Good, thought the little boy,
And he waited for the teacher
To tell him what to do.
But the teacher didn't say anything.
She just walked around the room.

When she came to the little boy she said:
Don't you want to make a picture?
Yes, said the little boy,
What are we going to make?
I don't know until you make it, said the teacher.
How shall I make it? asked the little boy.
Why, anyway you like, said the teacher.
And any colour? asked the little boy.
Any colour, said the teacher.
If everyone made the same picture,
And used the same colours,
How would I know who made what?
And which was which?
I don't know, said the little boy,
And he began to make a red flower with a green stem.



The Animal School: A Fable

by George Reavis

Animals in the Animal SchoolOnce upon a time the animals decided they must do something heroic to meet the problems of a “new world” so they organized a school. They had adopted an activity curriculum consisting of running, climbing, swimming and flying. To make it easier to administer the curriculum, all the animals took all the subjects.

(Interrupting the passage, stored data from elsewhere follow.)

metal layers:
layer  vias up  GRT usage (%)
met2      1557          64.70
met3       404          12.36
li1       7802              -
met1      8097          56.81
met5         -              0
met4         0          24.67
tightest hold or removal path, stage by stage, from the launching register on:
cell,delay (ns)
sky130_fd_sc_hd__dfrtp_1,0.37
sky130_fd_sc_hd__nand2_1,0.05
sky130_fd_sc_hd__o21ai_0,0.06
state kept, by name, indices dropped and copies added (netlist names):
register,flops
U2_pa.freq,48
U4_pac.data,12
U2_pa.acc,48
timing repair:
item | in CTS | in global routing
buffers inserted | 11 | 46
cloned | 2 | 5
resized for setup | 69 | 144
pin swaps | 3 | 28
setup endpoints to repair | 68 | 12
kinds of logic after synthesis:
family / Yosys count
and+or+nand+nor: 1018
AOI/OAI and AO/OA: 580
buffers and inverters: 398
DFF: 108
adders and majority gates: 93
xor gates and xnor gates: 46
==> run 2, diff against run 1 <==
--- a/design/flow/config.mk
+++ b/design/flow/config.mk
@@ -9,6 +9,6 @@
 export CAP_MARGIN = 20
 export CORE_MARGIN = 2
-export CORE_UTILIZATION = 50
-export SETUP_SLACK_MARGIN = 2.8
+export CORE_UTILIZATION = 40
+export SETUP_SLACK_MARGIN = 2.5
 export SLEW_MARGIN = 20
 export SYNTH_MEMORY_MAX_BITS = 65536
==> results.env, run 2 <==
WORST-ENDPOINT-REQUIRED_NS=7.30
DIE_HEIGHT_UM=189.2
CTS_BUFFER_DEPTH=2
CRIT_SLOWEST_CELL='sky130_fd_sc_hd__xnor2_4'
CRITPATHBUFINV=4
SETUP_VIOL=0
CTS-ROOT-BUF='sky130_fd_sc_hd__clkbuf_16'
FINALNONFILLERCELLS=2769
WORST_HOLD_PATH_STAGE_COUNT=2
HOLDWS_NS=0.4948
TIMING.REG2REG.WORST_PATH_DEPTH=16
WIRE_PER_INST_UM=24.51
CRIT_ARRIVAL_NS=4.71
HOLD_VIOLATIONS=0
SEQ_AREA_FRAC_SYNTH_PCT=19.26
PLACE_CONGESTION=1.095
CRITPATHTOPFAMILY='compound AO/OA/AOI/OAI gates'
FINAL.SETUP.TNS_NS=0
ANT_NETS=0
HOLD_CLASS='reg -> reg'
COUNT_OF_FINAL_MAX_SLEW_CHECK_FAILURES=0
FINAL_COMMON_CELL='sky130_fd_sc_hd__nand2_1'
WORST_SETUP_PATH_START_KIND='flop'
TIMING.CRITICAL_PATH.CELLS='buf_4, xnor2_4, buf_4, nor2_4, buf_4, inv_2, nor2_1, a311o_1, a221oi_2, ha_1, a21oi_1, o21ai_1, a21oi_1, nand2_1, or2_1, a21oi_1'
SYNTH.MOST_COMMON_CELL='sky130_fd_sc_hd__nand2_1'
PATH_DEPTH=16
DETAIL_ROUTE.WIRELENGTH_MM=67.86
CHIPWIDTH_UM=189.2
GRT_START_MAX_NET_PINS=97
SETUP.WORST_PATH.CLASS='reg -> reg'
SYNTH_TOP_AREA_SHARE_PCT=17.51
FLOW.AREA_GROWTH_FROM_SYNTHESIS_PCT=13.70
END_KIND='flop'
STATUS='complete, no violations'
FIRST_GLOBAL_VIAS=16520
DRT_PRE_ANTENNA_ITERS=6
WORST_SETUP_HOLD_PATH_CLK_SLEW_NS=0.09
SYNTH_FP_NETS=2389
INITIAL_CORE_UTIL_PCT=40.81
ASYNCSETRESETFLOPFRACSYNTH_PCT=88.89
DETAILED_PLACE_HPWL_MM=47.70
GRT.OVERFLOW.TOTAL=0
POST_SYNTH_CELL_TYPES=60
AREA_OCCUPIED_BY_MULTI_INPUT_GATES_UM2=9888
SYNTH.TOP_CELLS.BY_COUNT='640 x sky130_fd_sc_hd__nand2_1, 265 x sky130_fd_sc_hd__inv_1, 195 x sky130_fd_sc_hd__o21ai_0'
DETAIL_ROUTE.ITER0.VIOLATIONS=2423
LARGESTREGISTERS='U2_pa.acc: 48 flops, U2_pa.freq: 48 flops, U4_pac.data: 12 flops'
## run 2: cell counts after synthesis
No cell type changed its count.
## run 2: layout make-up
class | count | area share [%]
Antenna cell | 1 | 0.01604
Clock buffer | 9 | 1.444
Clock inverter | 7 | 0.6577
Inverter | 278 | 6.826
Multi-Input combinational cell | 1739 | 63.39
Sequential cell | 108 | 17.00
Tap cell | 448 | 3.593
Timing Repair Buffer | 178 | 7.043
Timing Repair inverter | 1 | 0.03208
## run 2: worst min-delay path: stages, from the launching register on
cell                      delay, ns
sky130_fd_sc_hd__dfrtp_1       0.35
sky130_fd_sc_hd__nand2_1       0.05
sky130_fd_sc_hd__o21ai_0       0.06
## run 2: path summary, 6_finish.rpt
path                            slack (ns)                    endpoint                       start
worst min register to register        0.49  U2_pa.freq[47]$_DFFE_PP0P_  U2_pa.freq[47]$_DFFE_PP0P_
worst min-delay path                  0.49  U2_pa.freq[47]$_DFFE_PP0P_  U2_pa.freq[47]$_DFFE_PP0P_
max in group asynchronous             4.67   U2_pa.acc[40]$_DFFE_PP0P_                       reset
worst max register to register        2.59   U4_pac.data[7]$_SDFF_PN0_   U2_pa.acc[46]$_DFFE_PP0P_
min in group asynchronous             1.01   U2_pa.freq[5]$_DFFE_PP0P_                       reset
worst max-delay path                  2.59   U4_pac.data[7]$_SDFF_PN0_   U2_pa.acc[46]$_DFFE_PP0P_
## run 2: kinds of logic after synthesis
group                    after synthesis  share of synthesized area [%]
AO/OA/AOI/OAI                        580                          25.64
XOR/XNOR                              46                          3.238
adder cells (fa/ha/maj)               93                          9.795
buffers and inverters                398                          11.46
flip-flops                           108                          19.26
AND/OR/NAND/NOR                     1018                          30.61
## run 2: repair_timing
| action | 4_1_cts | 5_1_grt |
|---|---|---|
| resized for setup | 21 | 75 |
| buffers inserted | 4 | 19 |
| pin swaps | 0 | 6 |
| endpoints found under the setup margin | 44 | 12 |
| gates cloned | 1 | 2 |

The duck was excellent in swimming. In fact, better than his instructor. But he made only passing grades in flying and was very poor in running. Since he was slow in running, he had to stay after school and also drop swimming in order to practice running. This was kept up until his webbed feet were badly worn and he was only average in swimming. But average was acceptable in school so nobody worried about that, except the duck.

The rabbit started at the top of the class in running but had a nervous breakdown because of so much makeup work in swimming.

The squirrel was excellent in climbing until he developed frustration in the flying class where his teacher made him start from the ground up instead of the treetop down. He also developed a “charlie horse” from overexertion and then got a C in climbing and D in running.

The eagle was a problem child and was disciplined severely. In the climbing class, he beat all the others to the top of the tree but insisted on using his own way to get there.

At the end of the year, an abnormal eel that could swim exceeding well and also run, climb and fly a little had the highest average and was valedictorian.

The prairie dogs stayed out of school and fought the tax levy because the administration would not add digging and burrowing to the curriculum. They apprenticed their children to a badger and later joined the groundhogs and gophers to start a successful private school.